You can read more of Julie’s reviews on her blog, Omnivore Bibliosaur (jthompsonian.wordpress.com)

Julie Thompson reviews Translucid: Dragonfire Station, Book 1 by Zen DiPietro

Translucid, Zen DiPietro’s first installment in her “Dragonfire” series, is a riveting space onion. And by “space onion”, I mean that Translucid is a tightly wound mystery, set on board the Dragonfire Space Station. No one is what or who they seem. Chief Security Officer (CSO) Emé Fallon awakens in sickbay with no memory of her personal identity. The shuttlecraft she piloted crashed into the side of the space station: an unusual malfunctioning coil pack, but nothing most crew members would consider anything but damned bad luck. Before her bed stand a distressed Sarkavian woman named Wren Orritz and a Bennite doctor named Brannin Brash (chief medical officer). Fallon’s initial confusion starts to sound like the Cars’ song, “Once in a Lifetime”. Who are these beings and why are they staring at me? Wren, it turns out, is her wife of six months, not to mention a high-caliber engineer on Dragonfire.
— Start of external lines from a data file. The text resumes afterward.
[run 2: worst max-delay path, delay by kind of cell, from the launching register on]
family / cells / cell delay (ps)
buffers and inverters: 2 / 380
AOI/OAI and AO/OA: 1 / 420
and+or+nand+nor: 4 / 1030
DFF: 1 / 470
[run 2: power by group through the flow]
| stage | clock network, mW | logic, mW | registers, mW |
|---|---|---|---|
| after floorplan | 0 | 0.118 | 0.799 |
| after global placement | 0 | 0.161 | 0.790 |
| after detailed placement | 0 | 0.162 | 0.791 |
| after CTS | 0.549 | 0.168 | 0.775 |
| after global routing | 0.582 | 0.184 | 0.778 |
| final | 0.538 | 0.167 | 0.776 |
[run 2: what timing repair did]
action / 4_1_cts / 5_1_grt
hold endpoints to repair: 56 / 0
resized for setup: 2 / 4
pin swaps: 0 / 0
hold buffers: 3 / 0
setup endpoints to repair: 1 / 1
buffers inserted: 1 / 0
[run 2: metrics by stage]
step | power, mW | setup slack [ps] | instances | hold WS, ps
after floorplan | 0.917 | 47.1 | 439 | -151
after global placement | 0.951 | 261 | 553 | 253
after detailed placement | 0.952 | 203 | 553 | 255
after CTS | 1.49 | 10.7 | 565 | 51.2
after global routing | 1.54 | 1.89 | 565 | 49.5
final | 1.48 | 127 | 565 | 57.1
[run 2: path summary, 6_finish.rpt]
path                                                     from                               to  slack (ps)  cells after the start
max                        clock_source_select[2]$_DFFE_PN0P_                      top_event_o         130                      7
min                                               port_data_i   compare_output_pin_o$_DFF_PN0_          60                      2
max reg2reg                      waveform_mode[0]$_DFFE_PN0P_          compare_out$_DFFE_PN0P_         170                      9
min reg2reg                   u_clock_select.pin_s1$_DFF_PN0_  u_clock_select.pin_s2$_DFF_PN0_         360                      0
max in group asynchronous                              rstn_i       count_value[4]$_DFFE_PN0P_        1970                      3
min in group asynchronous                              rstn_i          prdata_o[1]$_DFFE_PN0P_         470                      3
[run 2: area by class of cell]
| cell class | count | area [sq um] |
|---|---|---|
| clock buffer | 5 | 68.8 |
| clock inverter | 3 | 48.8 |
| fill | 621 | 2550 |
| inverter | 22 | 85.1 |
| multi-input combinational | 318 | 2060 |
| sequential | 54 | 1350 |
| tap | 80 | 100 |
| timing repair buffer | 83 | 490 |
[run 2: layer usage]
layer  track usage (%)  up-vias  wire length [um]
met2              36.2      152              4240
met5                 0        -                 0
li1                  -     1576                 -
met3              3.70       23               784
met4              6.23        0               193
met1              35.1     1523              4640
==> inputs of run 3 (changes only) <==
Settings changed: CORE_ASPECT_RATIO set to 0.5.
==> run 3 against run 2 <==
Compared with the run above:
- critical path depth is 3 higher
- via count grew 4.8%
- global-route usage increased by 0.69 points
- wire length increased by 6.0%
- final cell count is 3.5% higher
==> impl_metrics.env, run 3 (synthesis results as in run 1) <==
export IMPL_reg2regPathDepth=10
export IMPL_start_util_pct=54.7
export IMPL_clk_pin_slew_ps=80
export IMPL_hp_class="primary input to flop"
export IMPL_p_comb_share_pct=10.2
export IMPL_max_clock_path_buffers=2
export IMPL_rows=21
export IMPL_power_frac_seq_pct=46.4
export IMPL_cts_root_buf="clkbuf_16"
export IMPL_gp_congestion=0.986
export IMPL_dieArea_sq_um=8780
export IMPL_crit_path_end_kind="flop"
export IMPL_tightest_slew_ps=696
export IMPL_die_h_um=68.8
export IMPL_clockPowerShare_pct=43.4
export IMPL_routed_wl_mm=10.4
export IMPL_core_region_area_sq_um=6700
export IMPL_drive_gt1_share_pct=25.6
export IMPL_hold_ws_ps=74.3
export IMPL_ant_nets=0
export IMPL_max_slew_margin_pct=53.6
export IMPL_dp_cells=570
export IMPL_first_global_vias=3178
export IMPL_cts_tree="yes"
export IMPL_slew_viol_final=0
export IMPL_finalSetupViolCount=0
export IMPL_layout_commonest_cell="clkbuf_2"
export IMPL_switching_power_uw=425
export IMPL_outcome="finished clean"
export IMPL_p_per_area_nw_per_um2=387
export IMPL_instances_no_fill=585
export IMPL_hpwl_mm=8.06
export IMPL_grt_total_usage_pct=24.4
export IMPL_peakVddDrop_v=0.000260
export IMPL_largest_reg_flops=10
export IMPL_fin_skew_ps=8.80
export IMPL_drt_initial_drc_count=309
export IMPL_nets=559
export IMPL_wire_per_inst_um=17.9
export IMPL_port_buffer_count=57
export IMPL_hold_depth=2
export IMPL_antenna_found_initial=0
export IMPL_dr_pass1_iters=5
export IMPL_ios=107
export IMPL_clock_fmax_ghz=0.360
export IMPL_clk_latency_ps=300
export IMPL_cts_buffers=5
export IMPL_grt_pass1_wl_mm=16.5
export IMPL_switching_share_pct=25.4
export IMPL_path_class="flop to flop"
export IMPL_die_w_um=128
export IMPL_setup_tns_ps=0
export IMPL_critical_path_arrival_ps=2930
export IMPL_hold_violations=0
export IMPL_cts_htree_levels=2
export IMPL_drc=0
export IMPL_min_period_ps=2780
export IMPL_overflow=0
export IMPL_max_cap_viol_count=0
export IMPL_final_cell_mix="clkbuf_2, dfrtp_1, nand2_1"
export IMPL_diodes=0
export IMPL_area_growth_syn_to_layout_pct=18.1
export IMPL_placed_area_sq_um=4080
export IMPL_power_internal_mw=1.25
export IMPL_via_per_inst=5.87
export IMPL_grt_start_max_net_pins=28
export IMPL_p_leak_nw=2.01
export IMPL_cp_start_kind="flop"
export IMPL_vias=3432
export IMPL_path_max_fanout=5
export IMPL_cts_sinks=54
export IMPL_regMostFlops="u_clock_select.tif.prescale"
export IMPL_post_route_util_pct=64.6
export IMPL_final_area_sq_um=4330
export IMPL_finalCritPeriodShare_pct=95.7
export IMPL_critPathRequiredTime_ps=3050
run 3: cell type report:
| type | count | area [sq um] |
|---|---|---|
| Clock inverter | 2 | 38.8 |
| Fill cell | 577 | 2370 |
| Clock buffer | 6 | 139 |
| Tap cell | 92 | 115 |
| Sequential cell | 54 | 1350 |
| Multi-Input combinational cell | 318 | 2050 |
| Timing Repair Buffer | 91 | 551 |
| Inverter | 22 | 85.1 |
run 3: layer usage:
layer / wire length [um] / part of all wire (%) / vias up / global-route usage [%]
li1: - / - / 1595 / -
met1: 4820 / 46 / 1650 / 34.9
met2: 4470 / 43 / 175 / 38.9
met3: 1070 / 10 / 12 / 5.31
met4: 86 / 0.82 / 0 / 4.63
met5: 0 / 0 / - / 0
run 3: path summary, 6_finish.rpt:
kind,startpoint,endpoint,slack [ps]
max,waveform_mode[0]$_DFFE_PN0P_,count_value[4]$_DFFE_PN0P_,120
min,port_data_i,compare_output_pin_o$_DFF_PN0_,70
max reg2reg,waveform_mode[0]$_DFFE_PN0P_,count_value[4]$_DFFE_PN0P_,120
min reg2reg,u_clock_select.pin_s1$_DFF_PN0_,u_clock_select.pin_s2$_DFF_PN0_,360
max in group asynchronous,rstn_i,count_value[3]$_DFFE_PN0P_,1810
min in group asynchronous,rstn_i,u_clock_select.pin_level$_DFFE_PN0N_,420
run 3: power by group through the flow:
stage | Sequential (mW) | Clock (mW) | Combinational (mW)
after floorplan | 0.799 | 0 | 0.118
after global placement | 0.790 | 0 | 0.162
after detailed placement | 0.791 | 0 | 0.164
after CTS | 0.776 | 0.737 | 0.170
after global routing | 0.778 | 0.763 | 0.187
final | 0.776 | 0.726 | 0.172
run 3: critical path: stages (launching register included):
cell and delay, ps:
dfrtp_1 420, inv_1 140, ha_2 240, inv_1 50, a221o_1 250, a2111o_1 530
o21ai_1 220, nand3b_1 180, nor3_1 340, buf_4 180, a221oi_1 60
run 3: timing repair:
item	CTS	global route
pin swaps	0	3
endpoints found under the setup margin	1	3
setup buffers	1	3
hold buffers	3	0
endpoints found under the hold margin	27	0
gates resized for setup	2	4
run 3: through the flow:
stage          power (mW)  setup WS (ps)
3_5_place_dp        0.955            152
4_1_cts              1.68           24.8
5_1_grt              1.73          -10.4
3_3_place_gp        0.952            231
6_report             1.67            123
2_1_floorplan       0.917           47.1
The how and why of Fallon’s memory loss are at the center of the action. Personal memories,  gone. In their stead, Fallon relies on instinct to suss out the person she is supposed to be, as well as tapping into the ship’s personnel records to glean whatever tidbits she can. She knows her height, age, noted abilities, and that she is of Japanese descent. Her skills and working knowledge of the ship, her duties, and protocol, on the other hand, reveal themselves to her as situations arise in which she has need of them. And aside from the black swirl-patterned tattoo on her hip, Fallon has no distinguishing characteristics. She has become one of my favorite characters because of her analytical mind, her constant drive for self-improvement, and her stalwart loyalty to her friends. She is also a total badass.
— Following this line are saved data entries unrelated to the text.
$ cat src/rtl/dss_pkg.sv
// Shared constants and types for the line start-up sequencer
package dss_pkg;

  localparam int unsigned PAYLOAD_W      = 18;
  localparam int unsigned FIFO_DEPTH     = 16;
  localparam int unsigned FRAME_CNT_W    = 3;
  localparam int unsigned SYM_CNT_W      = 3;

  // Wake-tone lengths in frames for each line end
  localparam logic [FRAME_CNT_W-1:0] NT_TONE_FRAMES = 3'h6;
  localparam logic [FRAME_CNT_W-1:0] LT_TONE_FRAMES = 3'h2;

  // Quaternary symbol codes used while a tone is sent
  localparam logic [1:0] QUAT_POS3 = 2'h2;
  localparam logic [1:0] QUAT_NEG3 = 2'h0;

  // Forced 2B+D payload values
  localparam logic [PAYLOAD_W-1:0] PAYLOAD_ONES  = 18'h3ffff;
  localparam logic [PAYLOAD_W-1:0] PAYLOAD_ZEROS = 18'h00000;

  // Reset values
  localparam logic [FRAME_CNT_W-1:0] FRAME_CNT_RST = 3'h0;
  localparam logic [SYM_CNT_W-1:0]   SYM_CNT_RST   = 3'h0;

  // Gray coded along the user-end path
  typedef enum logic [2:0] {
    ST_RESET     = 3'h0,
    ST_TONE      = 3'h1,
    ST_SYNC_ONLY = 3'h3,
    ST_QUIET     = 3'h2,
    ST_READY     = 3'h6,
    ST_NORMAL    = 3'h7,
    ST_INSERTION_LOSS_TEST     = 3'h5
  } dss_state_e;

  typedef struct packed {
    logic                 sync_word;
    logic                 inverted_sync_word;
    logic                 overhead_ones;
    logic                 tone;
    logic                 enable;
    logic [1:0]           quat;
  } dss_tx_ctrl_s;

  typedef struct packed {
    dss_state_e             state;
    logic [FRAME_CNT_W-1:0] frame_cnt;
    logic [SYM_CNT_W-1:0]   sym_cnt;
    logic                   prev_signal;
    logic                   woke_by_tone;
    logic                   loopback_active;
    logic [PAYLOAD_W-1:0]   loop_data;
    logic [PAYLOAD_W-1:0]   line_data;
    logic                   line_valid;
    logic [PAYLOAD_W-1:0]   rx_data;
    logic                   rx_valid;
  } dss_core_s;

  typedef struct packed {
    logic [$clog2(FIFO_DEPTH):0]   count;
    logic [$clog2(FIFO_DEPTH)-1:0] wr_ptr;
    logic [$clog2(FIFO_DEPTH)-1:0] rd_ptr;
  } dss_fifo_s;

endpackage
Some of the novel’s most poignant scenes occur between Fallon and Wren as they relearn their relationship. Fallon plays her cards close to the vest and does not readily accept her domestic situation. Indeed, she and Wren don’t share a bed when she returns to their quarters. It’s painful and confusing and awkward. These moments blend Fallon’s pragmatic disposition with a little-seen tender side. Later on, it’s revealed that the CSO’s marriage is improbable in more ways than one.

Fallon relies heavily on her instincts and her work routine aboard the station to uncover her “true” identity, a notion that becomes increasingly tenuous. Who can she trust, if anyone? Can she even trust herself? Was she a loathsome, duplicitous person? What were pre-accident Fallon’s motives and goals? As she and her carefully vetted band of confidantes probe for answers, more questions crop up as a result. The investigation is akin to finding the key for a room, only to find that the room contains more locked doors, that also have locked doors, that also have locked doors.

DiPietro has crafted a richly imagined universe in which species from across the galaxy meet to conduct business and personal affairs. The space station is part of the Planetary Alliance Cooperative (PAC), a large confederation of species. Raised on dreams of interstellar adventure, cooperation, and discovery, via Star Wars, Star Trek, and countless films, this world feels attainable–if just out of reach–for those of us existing in the early 21st century. Among the wondrous entities on board, you’ll find humans; the humanoid Sarkavians, Bennites, Rescans, and Atalans; and the Briveen, a species evolved from reptiles. For Fallon, knowing how to balance protocol and the well-being of the crew and residents with intergalactic multiculturalism is an essential and enjoyable part of her job. Welcoming a delegation of Briveen aboard the station, for example, requires lengthy social rituals. Other intriguing secondary and tertiary characters include Captain Nevitt (Dragonfire), an ambitious professional who does not disguise her disdain for her second-in-command; Brak, a Briveen who specializes in neural implants and travels with the hospi-ship, Onari; and Cabot Layne (Dragonfire), a Rescan who trades in antiquities and hard to find items. There are other figures who play crucial roles, but that information is classified (at least until you read the book!).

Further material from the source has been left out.